- Developer(s): Midway Studios San Diego (Arcade) Avalanche Software (N64)
- Publisher(s): Midway GT Interactive (European release)
- Composer(s): Rob Atesalp
- Platform(s): Arcade, Nintendo 64
- Release: Arcade NA: September 1997; Nintendo 64NA: June 30, 1998; PAL: September 15, 1998;
- Genre(s): Racing
- Mode(s): Single-player, multiplayer
- Arcade system: Midway V Unit Software

= Off Road Challenge =

1997 video game

Off Road Challenge is a video game developed and published by Midway. The game was originally released in 1997 for arcades using the Midway V Unit hardware. It is part of the Off Road series which began with Ivan 'Ironman' Stewart's Super Off Road.

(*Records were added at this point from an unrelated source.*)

Background: an optimization exercise with open tools, aiming at small area, a short achievable clock period and few clock cycles per item. Do not read the settings as production practice.
Function was not checked in any run shown here: the RTL went through the layout flow alone.

`design/flow/design.v`:
```
module ptouch_rast (
    input  wire        clk,
    input  wire        rst,         
    input  wire [1:0]  cfg_fmt,     
    input  wire [9:0]  cfg_wd,      
    input  wire [9:0]  cfg_pd,      
    input  wire [9:0]  cfg_tp,      
    input  wire [9:0]  cfg_rm,      
    input  wire        in_valid,
    output wire        in_ready,
    input  wire [31:0] in_pix,      
    output wire        out_valid,
    input  wire        out_ready,
    output wire [7:0]  out_data,
    output wire        out_last
);
    localparam integer DEPTH = 6;           
    localparam integer CAP   = DEPTH;       
    reg fgray, frgba, pd_nz;
    always @(posedge clk) begin
        fgray <= (cfg_fmt == 2'd0);
        frgba <= (cfg_fmt == 2'd2);
        pd_nz <= (cfg_pd != 10'd0);
    end
    reg        in_ready_r;
    reg  [9:0] A, B;
    reg  [8:0] C;
    reg  [2:0] iph;       
    reg        fb;        
    reg        cs;        
    wire fire = in_valid && in_ready_r;
    wire [10:0] ab   = {1'b0, A} - {1'b0, B} - 11'd2;
    wire row_pre     = !ab[10];
    wire row_band    = !row_pre && (B != 10'd0);
    wire row_last    = !row_pre && ((C == 9'd0 && A == 10'd1) || (C == 9'd1 && A == 10'd0));
    wire row_lb      = row_band && (B == 10'd1);
    wire row_sb      = row_band && (fb || iph == 3'd0);    
    always @(posedge clk) begin
        if (rst || (fire && row_last)) begin
            A   <= cfg_wd;
            B   <= cfg_pd;
            C   <= 9'd0;
            iph <= cfg_rm[2:0];
            fb  <= 1'b1;
        end else if (fire) begin
            if (row_pre) begin
                A <= A - 10'd2;
                C <= C + 9'd1;
            end else if (row_band) begin
                A   <= A - 10'd1;
                B   <= B - 10'd1;
                iph <= iph + 3'd1;
                fb  <= 1'b0;
            end else if (C != 9'd0) begin
                C <= C - 9'd1;
            end else begin
                A <= A - 10'd1;
            end
        end
    end
    always @(posedge clk) begin
        if (rst) cs <= 1'b1;
        else if (fire) cs <= row_last;
    end
    reg [31:0] p0;
    reg        v0, lb0;
    always @(posedge clk) begin
        p0  <= in_pix;
        v0  <= !rst && fire && row_band;
        lb0 <= row_lb;
    end
    wire [7:0] pr = p0[31:24];
    wire [7:0] pg = p0[23:16];
    wire [7:0] pb = p0[15:8];
    wire [7:0] pa = frgba ? p0[7:0] : 8'd255;
    wire [15:0] xr = pr * pa;
    wire [15:0] xg = pg * pa;
    wire [15:0] xb = pb * pa;
    wire [7:0]  fr = xr[15:8] + {7'd0, ({1'b0, xr[15:8]} + {1'b0, xr[7:0]} >= 9'd255)};
    wire [7:0]  fg = xg[15:8] + {7'd0, ({1'b0, xg[15:8]} + {1'b0, xg[7:0]} >= 9'd255)};
    wire [7:0]  fb_ = xb[15:8] + {7'd0, ({1'b0, xb[15:8]} + {1'b0, xb[7:0]} >= 9'd255)};
    wire [10:0] fsum = {3'd0, fr} + {3'd0, fg} + {3'd0, fb_};
    wire [10:0] lim  = {3'd0, pa} + {2'd0, pa, 1'b0};         
    wire        bit_rgb  = (fsum + 11'd384 < lim);
    wire        bit_gray = (pr < 8'd127);
    wire        pbit     = fgray ? bit_gray : bit_rgb;
    reg  [2:0] ph;        
    reg  [7:0] sh;
    reg        pushq, pushl;
    wire [7:0] bitv = {7'd0, pbit} << (3'd7 - ph);
    always @(posedge clk) begin
        if (rst) begin
            ph    <= cfg_rm[2:0];
            sh    <= 8'd0;
            pushq <= 1'b0;
            pushl <= 1'b0;
        end else begin
            pushq <= 1'b0;
            if (v0) begin
                sh    <= pushq ? bitv : (sh | bitv);
                pushq <= (ph == 3'd7) || lb0;
                pushl <= lb0;
                ph    <= lb0 ? cfg_rm[2:0] : ph + 3'd1;
            end else if (pushq) begin
                sh <= 8'd0;
            end
        end
    end
    reg [8:0] fm [0:DEPTH-1];
    reg [2:0] wp, rp;
    reg [3:0] fcnt;
    wire      fne  = (fcnt != 4'd0);
    wire [8:0] head = fm[rp];
    always @(posedge clk) begin
        if (pushq) fm[wp] <= {pushl, sh};
    end
    reg       ov, ol;
    reg [7:0] ob;
    reg [6:0] L, T;       
    reg       bdone;      
    reg [1:0] pend;       
    reg [3:0] nb;         
    assign out_valid = ov;
    assign out_data  = ob;
    assign out_last  = ol;
    assign in_ready  = in_ready_r;
    wire can_load  = !ov || out_ready;
    wire emit_zero = (L != 7'd0) || !pd_nz || bdone;
    wire go        = (pend != 2'd0) && can_load && (emit_zero || fne);
    wire pop       = go && !emit_zero;
    wire line_end  = go && (T == 7'd1);
    wire col_start = fire && cs;
    wire [1:0] pend_n = pend + {1'b0, col_start} - {1'b0, line_end};
    wire [3:0] nb_n   = nb + {3'd0, fire && row_sb} - {3'd0, pop};
    wire cs_n         = fire ? row_last : cs;
    always @(posedge clk) begin
        if (rst) begin
            ov    <= 1'b0;
            ol    <= 1'b0;
            ob    <= 8'd0;
            L     <= cfg_rm[9:3];
            T     <= cfg_tp[9:3];
            bdone <= 1'b0;
            pend  <= 2'd0;
            nb    <= 4'd0;
            wp    <= 3'd0;
            rp    <= 3'd0;
            fcnt  <= 4'd0;
            in_ready_r <= 1'b1;
        end else begin
            if (ov && out_ready) ov <= 1'b0;
            if (go) begin
                ov <= 1'b1;
                ob <= emit_zero ? 8'd0 : head[7:0];
                ol <= (T == 7'd1);
                if (L != 7'd0) L <= L - 7'd1;
                if (pop && head[8]) bdone <= 1'b1;
                if (T == 7'd1) begin
                    L     <= cfg_rm[9:3];
                    T     <= cfg_tp[9:3];
                    bdone <= 1'b0;
                end else begin
                    T <= T - 7'd1;
                end
            end
            if (pushq) wp <= (wp == DEPTH - 1) ? 3'd0 : wp + 3'd1;
            if (pop)   rp <= (rp == DEPTH - 1) ? 3'd0 : rp + 3'd1;
            fcnt <= fcnt + {3'd0, pushq} - {3'd0, pop};
            pend <= pend_n;
            nb   <= nb_n;
            in_ready_r <= (nb_n < CAP) && !(cs_n && pend_n == 2'd2);
        end
    end
endmodule
```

The game was released for the Nintendo 64 in 1998. The Nintendo 64 conversion was developed by Avalanche Software and published by Midway, and includes several unlockable tracks and an added circuit mode.

==Gameplay==
The levels are mostly offroad tracks, sometimes containing urban areas. The game features a vehicle tuning system that allows the player to purchase upgrades to suspension, tires, "acceleration", and various other performance items. It also features power-ups which the player drives over, such as nitro, crash helmets (to prevent the player from losing speed when colliding with others) and money. Treasure Chests and Nitro Capsules can be found lying on the ground during the race. Players race against seven other opponents. There are various obstacles depending on the track, such as wagon carts, a train, water slicks, and trees. The top four places earn cash, with first place being the most rewarding. The faster the finish, the better chance the player has to make a new record on the Top-Ten leaderboard.

The game has six tracks, ranging in difficulty from beginner, to intermediate, to advanced.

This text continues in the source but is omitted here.